Assigned task — Instruction for the data below: set down exactly the lines from the line with "logic [7:0] data_hi_q;" to the line with "logic [5:0] idx_m1;", inclusive, and no others.

[Dataset items]
[config.mk]
export PLATFORM = sky130hd
export DESIGN_NAME = fips_top
export DESIGN_NICKNAME = d
export VERILOG_FILES = /design/src/hw/fips_pkg.sv /design/src/hw/fips_wbuf.sv /design/src/hw/fips_top.sv
export SDC_FILE = /design/constraint.sdc
export NUM_CORES = 1
export LEC_CHECK = 0
export CAP_MARGIN = 20
export CORE_UTILIZATION = 40
export CTS_CLUSTER_SIZE = 28
export DETAILED_ROUTE_END_ITERATION = 7
export DONT_BUFFER_PORTS = 1
export SETUP_SLACK_MARGIN = 0.4
export SLEW_MARGIN = 20
export SYNTH_ARGS = -nofsm -noshare
export SYNTH_HDL_FRONTEND = slang
export SYNTH_SLANG_ARGS = --single-unit
[constraint.sdc]
create_clock -name clk_i -period 3.5 [get_ports clk_i]
set_input_delay 0.35 -clock clk_i [delete_from_list [all_inputs] [get_ports clk_i]]
set_output_delay 0.35 -clock clk_i [all_outputs]
set_load 0.005 [all_outputs]
[src/hw/fips_pkg.sv]
// constants and types of the flash iap program sequencer
// Behaviour
// mode 001 plus program start erases the page in the address registers.
// mode 000 plus program start programs the write buffer into flash.
// program start reads high during erase or write, self-clears at the end.
// software writes data low byte first; high byte write commits the word.
// non-adjacent words need new address and separate write cycle each.
// erase always clears a whole page, never single words.
// write transfers the whole 32-word buffer inside the selected page.
// software must unlock erase/write before requesting erase or write.
// clear write buffer bit empties the buffer for a retry.
// a new write to the same page is accepted without erase.
// software blank-checks the page after each erase, repeating on failure.
// software verifies written words, clears buffer and reloads on mismatch.
// cpu is stalled while an erase or write runs.
// program time select chooses how long program start stays high.
// software clears the enabled flag when erase/write work is done.
// read needs mode 011, read enable, address, then read start.
// read completion loads data registers and clears read start.
// read start drops three instruction cycles after set; cpu stalled meanwhile.
// reads work without the unlock procedure.
// software should run the fastest system clock during write and verify.
// erase tagging by high-byte writes increments offset, stopping at 11111b.
// buffer holds 32 words; offset increments per high byte, saturating.
// mode 110 plus unlock start runs a timer; matching key sets enabled flag.
// unlock timer expiry clears unlock start regardless of the pattern.
// erase or write start is ignored while the enabled flag is low.
// target address is latched when an operation starts.
package fips_pkg;
	// ----------------------------------------
	// register map (index = byte address)
	// ----------------------------------------
	localparam logic [4:0] REG_CTRL0 = 5'h00;
	localparam logic [4:0] REG_CTRL1 = 5'h01;
	localparam logic [4:0] REG_CTRL2 = 5'h02;
	localparam logic [4:0] REG_ADDR_LO = 5'h03;
	localparam logic [4:0] REG_ADDR_HI = 5'h04;
	localparam logic [4:0] REG_DATA_LO = 5'h05;
	localparam logic [4:0] REG_DATA_HI = 5'h06;
	localparam logic [4:0] REG_PAT_BASE = 5'h07;
	localparam int PAT_NUM = 6;
	// ----------------------------------------
	// fields
	// ----------------------------------------
	localparam int C0_UNLOCK = 3;
	localparam int C0_ENABLED = 4;
	localparam int C0_RDEN = 5;
	localparam int C1_PSTART = 0;
	localparam int C1_RSTART = 1;
	localparam int C1_CLEAR_WRITE_BUFFER_BIT = 2;
	localparam int C2_PTSEL = 0;
	localparam logic [2:0] MODE_WRITE = 3'h0;
	localparam logic [2:0] MODE_ERASE = 3'h1;
	localparam logic [2:0] MODE_READ = 3'h3;
	localparam logic [2:0] MODE_UNLOCK = 3'h6;
	localparam logic [2:0] MODE_RST = 3'h0;
	// pattern registers low 1..3 then high 1..3, first in low bits
	localparam logic [47:0] UNLOCK_KEY = 48'h40_09_04_c3_0d_00;
	// ----------------------------------------
	// page geometry
	// ----------------------------------------
	localparam int ADDR_W = 13;
	localparam int OFF_W = 5;
	localparam logic [OFF_W-1:0] OFF_LAST = 5'h1f;
	localparam logic [5:0] PAGE_WORDS = 6'h20;
	// ----------------------------------------
	// timing
	// ----------------------------------------
	localparam int CLK_MHZ = 125;
	localparam int PROG_TIME_SHORT_US = 2000;
	localparam int PROG_TIME_LONG_US = 4000;
	localparam int UNLOCK_TIME_US = 1000;
	localparam int READ_INSTR = 3;
	localparam int CLK_PER_INSTR = 4;
	localparam int READ_CYC = READ_INSTR * CLK_PER_INSTR;
	localparam int TMR_W = 20;
	// ----------------------------------------
	// types
	// ----------------------------------------
	typedef struct packed {
		logic we;
		logic re;
		logic [4:0] addr;
		logic [7:0] wdata;
	} fips_bus_t;
	typedef struct packed {
		logic we;
		logic erase;
		logic rd;
		logic [ADDR_W-1:0] addr;
		logic [15:0] wdata;
	} fips_flash_t;
endpackage

[src/hw/fips_wbuf.sv]
// page write buffer memory with registered read
`timescale 1ns/1ns
module fips_wbuf (
	// clock
	input wire logic clk_i,
	// write port
	input wire logic we_i,
	input wire logic [4:0] waddr_i,
	input wire logic [15:0] wdata_i,
	// read port
	input wire logic [4:0] raddr_i,
	output logic [15:0] rdata_o
);
	logic [15:0] mem_q [32];

	always_ff @(posedge clk_i)
	begin
		if (we_i)
			mem_q[waddr_i] <= wdata_i;
	end

	always_ff @(posedge clk_i)
	begin
		rdata_o <= mem_q[raddr_i];
	end
endmodule // fips_wbuf

[src/hw/fips_top.sv]
// flash iap program sequencer: registers, unlock, erase, write, read
//
// Decided for this implementation: the plain strobed port and the register offsets.
`timescale 1ns/1ns
module fips_top #(
	parameter int PROG_CYC_SHORT = fips_pkg::PROG_TIME_SHORT_US * fips_pkg::CLK_MHZ,
	parameter int PROG_CYC_LONG = fips_pkg::PROG_TIME_LONG_US * fips_pkg::CLK_MHZ,
	parameter int UNLOCK_CYC = fips_pkg::UNLOCK_TIME_US * fips_pkg::CLK_MHZ
) (
	// clock and reset
	input wire logic clk_i,
	input wire logic rst_i,
	// register bus
	input wire fips_pkg::fips_bus_t bus_i,
	output logic [7:0] rdata_o,
	// flash array
	output fips_pkg::fips_flash_t flash_o,
	input wire logic [15:0] flash_rdata_i,
	// cpu
	output logic cpu_stall_o
);
	typedef enum logic [3:0] {
		S_IDLE = 4'h1,
		S_PROG = 4'h2,
		S_WAIT = 4'h4,
		S_READ = 4'h8
	} fips_state_t;

	fips_state_t st_q;
	logic [2:0] mode_q;
	logic unlock_q;
	logic enabled_q;
	logic rden_q;
	logic ptsel_q;
	logic [7:0] addr_lo_q;
	logic [4:0] addr_hi_q;
	logic [7:0] data_lo_q;
	logic [7:0] data_hi_q;
	logic [47:0] pat_q;
	logic [fips_pkg::OFF_W-1:0] off_q;
	logic [31:0] valid_q;
	logic [fips_pkg::ADDR_W-1:0] lat_q;
	logic [5:0] idx_q;
	logic [fips_pkg::TMR_W-1:0] tmr_q;
	logic [fips_pkg::TMR_W-1:0] ulk_q;
	logic [15:0] buf_rd;
	logic [5:0] idx_m1;
	logic wr_c0, wr_c1, wr_dhi, idle, go_erase, go_prog, go_read, clear_write_buffer_bit, load_en;
	logic [fips_pkg::TMR_W-1:0] prog_cyc;

	// ----------------------------------------
	// request decode
	// ----------------------------------------
	assign wr_c0 = bus_i.we && bus_i.addr == fips_pkg::REG_CTRL0;
	assign wr_c1 = bus_i.we && bus_i.addr == fips_pkg::REG_CTRL1;
	assign wr_dhi = bus_i.we && bus_i.addr == fips_pkg::REG_DATA_HI;
	assign idle = st_q == S_IDLE;
	assign clear_write_buffer_bit = wr_c1 && bus_i.wdata[fips_pkg::C1_CLEAR_WRITE_BUFFER_BIT];
	assign load_en = enabled_q && (mode_q == fips_pkg::MODE_WRITE
		|| mode_q == fips_pkg::MODE_ERASE);
	// locked starts do nothing (see); reads need no unlock (see)
	assign go_erase = wr_c1 && bus_i.wdata[fips_pkg::C1_PSTART] && idle && enabled_q
		&& mode_q == fips_pkg::MODE_ERASE;
	assign go_prog = wr_c1 && bus_i.wdata[fips_pkg::C1_PSTART] && idle && enabled_q
		&& mode_q == fips_pkg::MODE_WRITE; // see
	assign go_read = wr_c1 && bus_i.wdata[fips_pkg::C1_RSTART] && idle && rden_q
		&& mode_q == fips_pkg::MODE_READ;
	assign idx_m1 = idx_q - 6'h01;
	assign prog_cyc = ptsel_q ? fips_pkg::TMR_W'(PROG_CYC_LONG)
		: fips_pkg::TMR_W'(PROG_CYC_SHORT);

	// ----------------------------------------
	// control registers
	// ----------------------------------------
	always_ff @(posedge clk_i)
	begin
		if (rst_i)
		begin
			mode_q <= fips_pkg::MODE_RST;
			rden_q <= 1'b0;
			ptsel_q <= 1'b0;
		end
		else
		begin
			if (wr_c0)
			begin
				mode_q <= bus_i.wdata[2:0];
				rden_q <= bus_i.wdata[fips_pkg::C0_RDEN];
			end
			if (bus_i.we && bus_i.addr == fips_pkg::REG_CTRL2)
				ptsel_q <= bus_i.wdata[fips_pkg::C2_PTSEL];
		end
	end

	// ----------------------------------------
	// unlock procedure
	// ----------------------------------------
	always_ff @(posedge clk_i)
	begin
		if (rst_i)
		begin
			unlock_q <= 1'b0;
			ulk_q <= '0;
		end
		else if (wr_c0 && bus_i.wdata[fips_pkg::C0_UNLOCK]
			&& bus_i.wdata[2:0] == fips_pkg::MODE_UNLOCK)
		begin
			unlock_q <= 1'b1;
			ulk_q <= fips_pkg::TMR_W'(UNLOCK_CYC);
		end
		else if (unlock_q)
		begin
			ulk_q <= ulk_q - 1'b1;
			if (ulk_q == fips_pkg::TMR_W'(1))
				unlock_q <= 1'b0;
		end
	end

	always_ff @(posedge clk_i)
	begin
		if (rst_i)
			pat_q <= '0;
		else if (wr_c0 && bus_i.wdata[fips_pkg::C0_UNLOCK])
			pat_q <= '0;
		else
			for (int k = 0; k < fips_pkg::PAT_NUM; k++)
				if (bus_i.we && bus_i.addr == fips_pkg::REG_PAT_BASE + 5'(k))
					pat_q[k*8 +: 8] <= bus_i.wdata;
	end

	// key match sets the flag and wins over a software clear
	always_ff @(posedge clk_i)
	begin
		if (rst_i)
			enabled_q <= 1'b0;
		else if (unlock_q && mode_q == fips_pkg::MODE_UNLOCK
			&& pat_q == fips_pkg::UNLOCK_KEY)
			enabled_q <= 1'b1;
		else if (wr_c0 && !bus_i.wdata[fips_pkg::C0_ENABLED])
			enabled_q <= 1'b0;
	end

	// ----------------------------------------
	// address, data and write buffer loading
	// ----------------------------------------
	always_ff @(posedge clk_i)
	begin
		if (rst_i)
		begin
			addr_lo_q <= 8'h00;
			addr_hi_q <= 5'h00;
			off_q <= '0;
		end
		else
		begin
			if (bus_i.we && bus_i.addr == fips_pkg::REG_ADDR_LO)
			begin
				addr_lo_q <= bus_i.wdata;
				off_q <= bus_i.wdata[fips_pkg::OFF_W-1:0];
			end
			else if (wr_dhi && load_en && off_q != fips_pkg::OFF_LAST)
				off_q <= off_q + 1'b1; // see
			if (bus_i.we && bus_i.addr == fips_pkg::REG_ADDR_HI)
				addr_hi_q <= bus_i.wdata[4:0];
		end
	end

	always_ff @(posedge clk_i)
	begin
		if (rst_i)
		begin
			data_lo_q <= 8'h00;
			data_hi_q <= 8'h00;
		end
		else if (st_q == S_READ && tmr_q == fips_pkg::TMR_W'(1))
		begin
			data_lo_q <= flash_rdata_i[7:0];
			data_hi_q <= flash_rdata_i[15:8];
		end
		else
		begin
			if (bus_i.we && bus_i.addr == fips_pkg::REG_DATA_LO)
				data_lo_q <= bus_i.wdata;
			if (wr_dhi)
				data_hi_q <= bus_i.wdata;
		end
	end

	// unloaded words go out as the erased value
	always_ff @(posedge clk_i)
	begin
		if (rst_i || clear_write_buffer_bit)
			valid_q <= '0;
		else if (wr_dhi && load_en && mode_q == fips_pkg::MODE_WRITE)
			valid_q[off_q] <= 1'b1;
	end

	fips_wbuf u_wbuf (
		.clk_i(clk_i),
		.we_i(wr_dhi && load_en && mode_q == fips_pkg::MODE_WRITE),
		.waddr_i(off_q),
		.wdata_i({bus_i.wdata, data_lo_q}),
		.raddr_i(idx_q[4:0]),
		.rdata_o(buf_rd)
	);

	// ----------------------------------------
	// operation sequencer
	// ----------------------------------------
	always_ff @(posedge clk_i)
	begin
		if (rst_i)
			st_q <= S_IDLE;
		else
			unique case (st_q)
				S_IDLE:
					if (go_erase)
						st_q <= S_WAIT;
					else if (go_prog)
						st_q <= S_PROG;
					else if (go_read)
						st_q <= S_READ;
				S_PROG:
					if (idx_q == fips_pkg::PAGE_WORDS)
						st_q <= S_WAIT;
				S_WAIT, S_READ:
					if (tmr_q == fips_pkg::TMR_W'(1))
						st_q <= S_IDLE; // see
				default:
					st_q <= S_IDLE;
			endcase
	end

	always_ff @(posedge clk_i)
	begin
		if (rst_i)
			tmr_q <= '0;
		else if (go_erase || (st_q == S_PROG && idx_q == fips_pkg::PAGE_WORDS))
			tmr_q <= prog_cyc;
		else if (go_read)
			tmr_q <= fips_pkg::TMR_W'(fips_pkg::READ_CYC);
		else if (tmr_q != '0)
			tmr_q <= tmr_q - 1'b1;
	end

	always_ff @(posedge clk_i)
	begin
		if (rst_i)
		begin
			lat_q <= '0;
			idx_q <= '0;
		end
		else
		begin
			if (go_erase || go_prog || go_read)
				lat_q <= {addr_hi_q, addr_lo_q};
			if (st_q == S_PROG)
				idx_q <= idx_q + 6'h01;
			else
				idx_q <= '0;
		end
	end

	// ----------------------------------------
	// flash array commands
	// ----------------------------------------
	always_ff @(posedge clk_i)
	begin
		if (rst_i)
			flash_o <= '0;
		else
		begin
			flash_o.we <= 1'b0;
			flash_o.erase <= 1'b0;
			flash_o.rd <= 1'b0;
			if (go_erase)
			begin
				flash_o.erase <= 1'b1;
				flash_o.addr <= {addr_hi_q, addr_lo_q[7:5], 5'h00};
			end
			else if (go_read)
			begin
				flash_o.rd <= 1'b1;
				flash_o.addr <= {addr_hi_q, addr_lo_q};
			end
			else if (st_q == S_PROG && idx_q != 6'h00)
			begin
				flash_o.we <= 1'b1;
				flash_o.addr <= {lat_q[12:5], idx_m1[4:0]};
				flash_o.wdata <= valid_q[idx_m1[4:0]] ? buf_rd : 16'h0000;
			end
		end
	end

	assign cpu_stall_o = !idle; // see

	// ----------------------------------------
	// register read back
	// ----------------------------------------
	always_ff @(posedge clk_i)
	begin
		if (rst_i || !bus_i.re)
			rdata_o <= 8'h00;
		else
			unique case (bus_i.addr)
				fips_pkg::REG_CTRL0:
					rdata_o <= {2'h0, rden_q, enabled_q, unlock_q, mode_q};
				fips_pkg::REG_CTRL1:
					rdata_o <= {6'h00, st_q == S_READ, st_q == S_PROG || st_q == S_WAIT};
				fips_pkg::REG_CTRL2:
					rdata_o <= {7'h00, ptsel_q};
				fips_pkg::REG_ADDR_LO:
					rdata_o <= addr_lo_q;
				fips_pkg::REG_ADDR_HI:
					rdata_o <= {3'h0, addr_hi_q};
				fips_pkg::REG_DATA_LO:
					rdata_o <= data_lo_q;
				fips_pkg::REG_DATA_HI:
					rdata_o <= data_hi_q;
				default:
					rdata_o <= 8'h00;
			endcase
	end

	// ----------------------------------------
	// checks
	// ----------------------------------------
	logic [5:0] wcnt_q;
	always_ff @(posedge clk_i)
	begin
		if (rst_i || idle)
			wcnt_q <= '0;
		else if (flash_o.we)
			wcnt_q <= wcnt_q + 6'h01;
	end

	erase_whole_page_a: assert property (@(posedge clk_i) disable iff (rst_i)
		flash_o.erase |-> flash_o.addr[4:0] == 5'h00 && st_q == S_WAIT)
		else $error("erase not page aligned");
	prog_in_page_a: assert property (@(posedge clk_i) disable iff (rst_i)
		flash_o.we |-> flash_o.addr[12:5] == lat_q[12:5])
		else $error("write left the page");
	prog_full_page_a: assert property (@(posedge clk_i) disable iff (rst_i)
		st_q == S_WAIT && $past(st_q) == S_PROG |=> wcnt_q == fips_pkg::PAGE_WORDS)
		else $error("buffer not written whole");
	stall_busy_a: assert property (@(posedge clk_i) disable iff (rst_i)
		$past(go_erase || go_prog) |-> cpu_stall_o)
		else $error("cpu not stalled");
	read_time_a: assert property (@(posedge clk_i) disable iff (rst_i)
		$rose(st_q == S_READ) |-> ##11 st_q == S_READ ##1 idle)
		else $error("read length wrong");
	locked_ignore_a: assert property (@(posedge clk_i) disable iff (rst_i)
		wr_c1 && bus_i.wdata[fips_pkg::C1_PSTART] && !enabled_q && idle && !go_read |=> idle)
		else $error("locked start accepted");
	read_unlocked_a: assert property (@(posedge clk_i) disable iff (rst_i)
		go_read |=> st_q == S_READ && flash_o.rd)
		else $error("read refused");
	unlock_timeout_a: assert property (@(posedge clk_i) disable iff (rst_i)
		unlock_q && ulk_q == fips_pkg::TMR_W'(1) && !wr_c0 |=> !unlock_q)
		else $error("unlock not timed out");
	clear_buffer_a: assert property (@(posedge clk_i) disable iff (rst_i)
		clear_write_buffer_bit |=> valid_q == 32'h0000_0000)
		else $error("buffer not cleared");
	offset_sat_a: assert property (@(posedge clk_i) disable iff (rst_i)
		wr_dhi && off_q == fips_pkg::OFF_LAST |=> off_q == fips_pkg::OFF_LAST)
		else $error("offset wrapped");
	read_capture_a: assert property (@(posedge clk_i) disable iff (rst_i)
		st_q == S_READ && tmr_q == fips_pkg::TMR_W'(1) |=> idle
		&& {data_hi_q, data_lo_q} == $past(flash_rdata_i))
		else $error("read data not captured");
endmodule // fips_top

==> impl_results.md <==
* DRT iter0 DRCs at 1531
* Period utilization at 0.811
* WS Path Type: reg -> reg
* Vias in the first global route at 16649
* CTS Buf Count at 77
* Max incr delay on CP at 560 ps
* Core Util, Final at 0.466
* Mux contribution to synthesized area at 0.152
* Leakage at 10.6 nW
* Dpl cells at 2767
* Core footprint at 72100 um^2
* Status: finished, final reports clean
* Reg2reg end: flash_o[15]
* Area share of fa/ha/maj cells after synthesis at 0.00511
* Pin count of the biggest net entering global routing at 132
* Buf/Inv on CP at 2
* Root buf cell: clkbuf_16
* Nets@finish at 1972
* Area of the multi-input gates at 8750 um^2
* Most frequent cell after synthesis: edfxtp_1
* Avg Cell Area, Syn at 15.8 um^2
* Reg2reg start: idx_q[0]
* Dominant cells by area after synthesis: edfxtp_1 52%, dfxtp_1 16%, mux4_2 13%, a21oi_1 2.2%, nor2_1 2.1%
* Overflow after GRT at 0
* HPWL after DPL at 41300 um
* CTS H-tree lvls at 3
* Hold Crit Class: in -> reg
* Post-CTS Setup Bufs at 0
* CP Capture Point: flash_o[15]
* Mapped Cells at 1864
* Worst Skew at 29.5 ps
* Via count at 16630
* # fillers at 6183
* Avg Vias per Cell at 5.65
* Initial core utilization at 0.407
* Mapped Nets at 1909
* Synth Warn # at 0
* PD cells at 561 nW/um^2
* Ports at 74
* Fraction of layout cells with a size suffix above 1 at 0.207
* Sequential share of the synthesized area at 0.684
* Initial antenna violation count at 3
* Die W at 273 um
* Top post-synthesis cells by count: 512 x edfxtp_1, 235 x dfxtp_1, 168 x mux4_2
* Final max-slew violation count at 0
* Crit path max-delay family: multiplexers
* Area growth, synth to finish at 14.3%
* DRC violations left at 0
* WL per Instance at 24.6 um
* CP arrival at 3350 ps
* Worst rel slew slack at 0.332
* Yosys reg bits at 747
* Max Cap Viol at 0
* R2r setup slk at 660 ps
* CP max stage cell: ha_1
* Pre-Repair DR Iteration Count at 6
* Gr usage total at 0.195
* Top_reg_cell synth: edfxtp_1
* EDFF count, synth at 512
* Cell Chain, Critical Path: inv_1, ha_1, mux4_2, mux2_2, o31ai_1, nor4bb_4, buf_4, a22o_1
* Layout Cells excl Fill at 2944
* Share of the synthesized area in the top cell type at 0.523
* R2r worst-path depth at 8
* CP Capture Type: flip-flop
* Clock Latency Late Sink at 630 ps
* Finish-stage setup viols at 0
* Crit-path max FO at 16
* Clock transition at path regs at 60 ps
* Longest Clk Path Bufs at 3
* Post-synth ARST share at 0
* First-pass GRT wire length at 107000 um
* PortBufs at 0
* FMAX at 352 MHz
* RSZ-0062 raised after global routing: false
* Top cell type by total area after synthesis: edfxtp_1
* DRT Wirelength at 72400 um
* Fin Setup TNS at 0 ps
* Register area at 20100 um^2
* Worst slew pin tran at 1000 ps
* Largest family of logic cells by synthesized area: multiplexers
* Critical path required time at 4020 ps
* CTS tree: built
* Die ar. at 74500 um^2
* Final Hold Viols at 0
* Cell variety after synth at 69
* CP Launch Point: idx_q[0]
* Die Span Y at 273 um
* Routability cong. at 0.805
* Synth Area in Simple Gates at 0.0742
* Tmin final at 2840 ps
* Post-DRT Antenna Nets at 0
* Maximum vdd drop at 0.000441 V
* Synth Area in Compound Gates at 0.0545
* Hold path cells at 1
* Post-Syn Area at 29400 um^2
* Clock Sinks at 747
* Critical path launch point type: flip-flop
* CP Depth at 8
* Num rows at 98
* XOR/XNOR Fraction of Synth Area at 0.0113
logic make-up after synthesis:
kind of cell               Yosys count
muxes                              233
xor gates and xnor gates            38
buffers and inverters              124
DFF                                747
and+or+nand+nor                    442
AOI/OAI and AO/OA                  268
adders and majority gates           12
worst min path at each step:
stage                                to               start  slack (ps)
finish              u_wbuf.mem_q[1][15]            bus_i[7]          60
global route        u_wbuf.mem_q[1][15]            bus_i[7]          40
global placement            flash_o[13]  u_wbuf.rdata_o[13]         420
CTS                          rdata_o[1]           bus_i[10]           8
floorplan                    flash_o[0]   u_wbuf.rdata_o[0]         420
detailed placement           flash_o[7]   u_wbuf.rdata_o[7]         430
sequential cells by signal (all words and copies together) (netlist names):
signal / cells
tmr_q: 20
addr_hi_q: 5
data_hi_q: 8
flash_o: 32
u_wbuf.mem_q: 512
st_q: 4
mode_q: 3
addr_lo_q: 8
idx_q: 6
rden_q: 1
data_lo_q: 8
rdata_o: 8
lat_q: 8
u_wbuf.rdata_o: 16
ptsel_q: 1
enabled_q: 1
pat_q: 48
unlock_q: 1
ulk_q: 20
valid_q: 32
off_q: 5
layout make-up:
cell class	instances	share of cell area
antenna	3	0.000224
clock buffer	110	0.0661
clock inverter	33	0.00995
inverter	12	0.00134
multi-input combinational	993	0.261
sequential	747	0.598
tap	950	0.0354
timing repair buffer	96	0.0278
metrics by stage:
step / setup WS [ps] / cell area (um^2) / hold WS, ps / power [mW]
3_5_place_dp: 286 / 30600 / 427 / 10.7
3_3_place_gp: 382 / 30600 / 424 / 10.6
2_1_floorplan: 525 / 29400 / 420 / 10.5
5_1_grt: 516 / 33600 / 42.4 / 19.4
4_1_cts: 442 / 33600 / 7.67 / 19.0
6_report: 663 / 33600 / 63.7 / 18.8
cells in the final DEF (no fill, tap or decap), types with 12 or more instances in the layout:
cell	count
edfxtp_1	512
dfxtp_1	231
mux4_2	168
nor2_1	160
a21oi_1	132
nand2_1	123
clkbuf_16	79
buf_4	62
o21ai_0	47
mux2i_1	46
nand3_1	27
xnor2_1	23
dlygate4sd3_1	22
mux2_2	19
a211oi_1	18
clkbuf_1	17
a22o_1	16
xor2_1	15
clkinv_2	14
inv_1	12
nor3_1	12
a22oi_1	12
ha_1	12
clkbuf_8	12
routing by layer:
metal  GRT usage  up-vias  routed length (um)
li1            -     7379                   -
met1       0.263     8588               30700
met2       0.315      541               34800
met3      0.0366      122                4700
met4      0.0709        0                2270
met5           0        -                   0
report_power, final:
| group | total, mW | switching (mW) | internal, mW |
|---|---|---|---|
| registers | 9.61 | 0.124 | 9.48 |
| clock network | 8.19 | 3.45 | 4.75 |
| logic | 1.04 | 0.624 | 0.412 |
| total | 18.8 | 4.19 | 14.6 |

Answer —
	logic [7:0] data_hi_q;
	logic [47:0] pat_q;
	logic [fips_pkg::OFF_W-1:0] off_q;
	logic [31:0] valid_q;
	logic [fips_pkg::ADDR_W-1:0] lat_q;
	logic [5:0] idx_q;
	logic [fips_pkg::TMR_W-1:0] tmr_q;
	logic [fips_pkg::TMR_W-1:0] ulk_q;
	logic [15:0] buf_rd;
	logic [5:0] idx_m1;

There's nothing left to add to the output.